Potato and chorizo stew (patatas a la riojana in Spanish) is a popular Spanish stew from La Rioja (a province in the north of Spanish) and is basically made with potatoes, chorizo and pimenton de la Vera (Spanish paprika).
I’ve seen all kinds of versions of this recipe, but I’ve adapted it because I want you to make it from any part of the globe.
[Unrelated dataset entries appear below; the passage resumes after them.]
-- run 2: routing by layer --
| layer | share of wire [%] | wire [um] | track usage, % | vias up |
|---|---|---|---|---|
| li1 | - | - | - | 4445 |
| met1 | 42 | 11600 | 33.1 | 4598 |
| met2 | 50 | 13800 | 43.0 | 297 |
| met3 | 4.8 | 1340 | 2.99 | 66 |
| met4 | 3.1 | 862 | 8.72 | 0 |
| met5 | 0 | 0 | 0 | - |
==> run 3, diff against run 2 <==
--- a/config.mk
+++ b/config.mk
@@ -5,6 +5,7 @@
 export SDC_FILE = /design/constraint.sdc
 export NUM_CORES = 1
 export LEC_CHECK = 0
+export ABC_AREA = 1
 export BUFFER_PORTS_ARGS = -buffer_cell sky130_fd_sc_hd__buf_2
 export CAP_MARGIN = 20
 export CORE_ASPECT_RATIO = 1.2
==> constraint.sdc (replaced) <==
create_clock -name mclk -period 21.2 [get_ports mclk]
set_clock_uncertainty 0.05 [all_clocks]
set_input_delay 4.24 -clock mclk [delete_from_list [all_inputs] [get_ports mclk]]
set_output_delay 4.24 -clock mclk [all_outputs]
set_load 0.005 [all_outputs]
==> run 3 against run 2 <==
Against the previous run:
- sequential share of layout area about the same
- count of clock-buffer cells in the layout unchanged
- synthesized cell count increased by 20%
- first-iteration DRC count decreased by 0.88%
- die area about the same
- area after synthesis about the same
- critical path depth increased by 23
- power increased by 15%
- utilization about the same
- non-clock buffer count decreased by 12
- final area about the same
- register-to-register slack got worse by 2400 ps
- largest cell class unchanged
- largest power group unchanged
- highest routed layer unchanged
### src/scr_defs.svh
`ifndef SCR_DEFS_SVH
`define SCR_DEFS_SVH

// ----------------------------------------
// widths
// ----------------------------------------
`define SCR_AW 4
`define SCR_DW 8
`define SCR_PA_W 16

// ----------------------------------------
// register map and reset value
// ----------------------------------------
`define SCR_SYSCTL_OFS 4'h0
`define SCR_RESET_VAL 8'h09
`define SCR_RDATA_IDLE 8'h00

// ----------------------------------------
// field positions
// ----------------------------------------
`define SCR_BIT_RSV_HI 7
`define SCR_BIT_RSV_LO 6
`define SCR_BIT_MODE_HI 5
`define SCR_BIT_MODE_LO 4
`define SCR_BIT_EXT_RST 3
`define SCR_BIT_EDGE 2
`define SCR_BIT_HOST_EN 1
`define SCR_BIT_RAM_EN 0

// ----------------------------------------
// shared peripheral address windows
// ----------------------------------------
`define SCR_WIN_A_LO 16'hfff0
`define SCR_WIN_A_HI 16'hfff7
`define SCR_WIN_B_LO 16'hfffc
`define SCR_WIN_B_HI 16'hffff

// ----------------------------------------
// edge detector warm-up after reset
// ----------------------------------------
`define SCR_ARM_CNT 2'h3

`endif

### src/scr_pkg.sv
`include "scr_defs.svh"

package scr_pkg;

    // one register access from the cpu side
    typedef struct packed {
        logic wr;
        logic rd;
        logic [`SCR_AW-1:0] addr;
        logic [`SCR_DW-1:0] wdata;
    } scr_req_s;

    // control register fields, msb first as laid out in the byte
    typedef struct packed {
        logic [1:0] reserved;
        logic irq_ctrl_mode_hi;
        logic irq_ctrl_mode_lo;
        logic external_reset_flag;
        logic nonmaskable_edge_select;
        logic host_interface_enable;
        logic onchip_ram_enable;
    } scr_ctrl_s;

endpackage

### src/scr_sync.sv
`timescale 1ns/100ps

`include "scr_defs.svh"

// two-stage synchroniser for an asynchronous pin
module scr_sync (
    // clock and reset
    input wire logic clk,
    input wire logic rst,
    // pin in, synchronised level out
    input wire logic din,
    output logic dout
);
    logic meta;

    // first stage is read only by the second
    always_ff @(posedge clk or posedge rst) begin
        if (rst) begin
            meta <= 1'b0;
            dout <= 1'b0;
        end else begin
            meta <= din;
            dout <= meta;
        end
    end
endmodule

### src/scr_edge.sv
`timescale 1ns/100ps

`include "scr_defs.svh"

// selectable edge detector, one-cycle request per valid edge
module scr_edge (
    // clock and reset
    input wire logic clk,
    input wire logic rst,
    // synchronised level and edge choice (1 = rising)
    input wire logic level,
    input wire logic rising_sel,
    // request pulse
    output logic req
);
    logic prev;
    logic [1:0] arm;

    // ----------------------------------------
    // warm-up
    // ----------------------------------------
    // the synchroniser leaves reset at 0; wait until it holds the
    // real pin level so a high pin is not mistaken for a rising edge
    always_ff @(posedge clk or posedge rst) begin
        if (rst) begin
            arm <= 2'h0;
        end else if (arm != `SCR_ARM_CNT) begin
            arm <= arm + 2'h1;
        end
    end

    // ----------------------------------------
    // detection
    // ----------------------------------------
    // comparing against the stored level means a change of the
    // edge choice alone never raises a request
    always_ff @(posedge clk or posedge rst) begin
        if (rst) begin
            prev <= 1'b0;
            req <= 1'b0;
        end else begin
            prev <= level;
            if (arm != `SCR_ARM_CNT) begin
                req <= 1'b0;
            end else if (rising_sel) begin
                req <= level & ~prev;
            end else begin
                req <= ~level & prev;
            end
        end
    end
endmodule
$ cat config.mk
export PLATFORM = sky130hd
export DESIGN_NAME = sfr_bank
export DESIGN_NICKNAME = d
export VERILOG_FILES = /design/src/hdl/sfr_map_pkg.sv /design/src/hdl/sfr_flag_reg.sv /design/src/hdl/sfr_bank.sv
export SDC_FILE = /design/constraint.sdc
export NUM_CORES = 1
export LEC_CHECK = 0
export ABC_AREA = 0
export BUFFER_PORTS_ARGS = -buffer_cell sky130_fd_sc_hd__buf_2
export CORE_MARGIN = 5
export CORE_UTILIZATION = 45
export CTS_CLUSTER_DIAMETER = 150
export DETAILED_ROUTE_END_ITERATION = 10
export GPL_ROUTABILITY_DRIVEN = 0
export PLACE_DENSITY = 0.71
export SLEW_MARGIN = 20
export SYNTH_ARGS = -nofsm -noshare
export SYNTH_HDL_FRONTEND = slang
export SYNTH_SLANG_ARGS = --single-unit
$ cat constraint.sdc
create_clock -name clock -period 2.65 [get_ports clock]
set_clock_uncertainty 0.15 [all_clocks]
set_input_delay 0.53 -clock clock [delete_from_list [all_inputs] [get_ports clock]]
set_output_delay 0.53 -clock clock [all_outputs]
set_load 0.02 [all_outputs]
Many people use ñoras, a Spanish dried red pepper, but it’s also delicious using a fresh red bell pepper and although pimenton de la Vera works best, this recipe can be made with any type of paprika you have on hand.
We prefer to make our chorizo at home following our vegan tofu chorizo recipe because is healthier and also gluten-free (most store-bought vegan chorizos in our area contain gluten), but any vegan chorizo is also okay.
This is a really nutritious recipe as it includes protein from the tofu, carbs from the potatoes and also veggies. I would eat it with some salad or cooked veggies though.
looking for more spanish recipes?
- Vegan Spanish magro con tomate
- Vegan Spanish beef stew
- Spanish lentil stew
- Spanish pumpkin and chickpea stew
- 20-Minute vegan Spanish fabada
did you make this vegan spanish potato and chorizo stew?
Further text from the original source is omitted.